Christianity is the second largest religion in Burkina Faso, representing more than a quarter of the population (26.3%); 20.1% of the Christian population reports to be Roman Catholic while 6.2% self-describe as Protestant according to the 2019 census. However, exact percentages are difficult to accurately predict due to a high degree of syncretism that occurs in the country between Christianity, Islam, and traditional indigenous beliefs.

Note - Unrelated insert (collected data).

<file path="config.mk">
export PLATFORM = sky130hd
export DESIGN_NAME = stream_uart_tx
export DESIGN_NICKNAME = d
export VERILOG_FILES = /design/src/rtl/stx_pkg.sv /design/src/rtl/stx_fifo.sv /design/src/rtl/stx_baud.sv /design/src/rtl/stx_serializer.sv /design/src/rtl/stream_uart_tx.sv
export SDC_FILE = /design/constraint.sdc
export NUM_CORES = 1
export LEC_CHECK = 0
export ABC_AREA = 1
export CAP_MARGIN = 20
export CORE_AREA = 2 2 151 153
export DETAILED_ROUTE_END_ITERATION = 16
export DIE_AREA = 0 0 153 155
export PLACE_DENSITY = 0.7
export SLEW_MARGIN = 20
export SYNTH_ARGS = -nofsm -noshare
export SYNTH_HDL_FRONTEND = slang
export SYNTH_HIERARCHICAL = 1
export SYNTH_SLANG_ARGS = --single-unit
</file>
<file path="constraint.sdc">
create_clock -name clk -period 2.4 [get_ports clk]
set_input_delay 0.24 -clock clk [delete_from_list [all_inputs] [get_ports clk]]
set_output_delay 0.24 -clock clk [all_outputs]
set_load 0.01 [all_outputs]
</file>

==Representation in government==
Although Christians represent a minority of the overall population, they are overrepresented in civil government. Heads of State and Heads of Government of Burkina Faso who were Christians include Thomas Sankara, Saye Zerbo, Blaise Compaoré, Paul Kaba Thieba, and Roch Marc Christian Kaboré.

==Persecution==
Although interfaith relations between Muslims and Christians in Burkina Faso have historically been good, since 2015 there have been increasing attacks on Christians by Salafi jihadists, which have increased further after 2017. In April 2019 Islamist gunmen killed 5 Protestant worshipers and their pastor as they were leaving church after their service in the village of Silgadji near Mali. In May 2019 4 Catholics were killed by Islamist during a Marian procession in Zimtenga Department. In August 2019 4 Christians were executed by extremists in Bani Department for wearing crucifixes. On 1 December 2019 at least 14 church goers were killed in an attack when suspected Islamist gunmen opened fire on the church during services. On 17 February 2020 a group of gunmen attacked a Protestant church were service was being held in the village of Pansi, killing 24.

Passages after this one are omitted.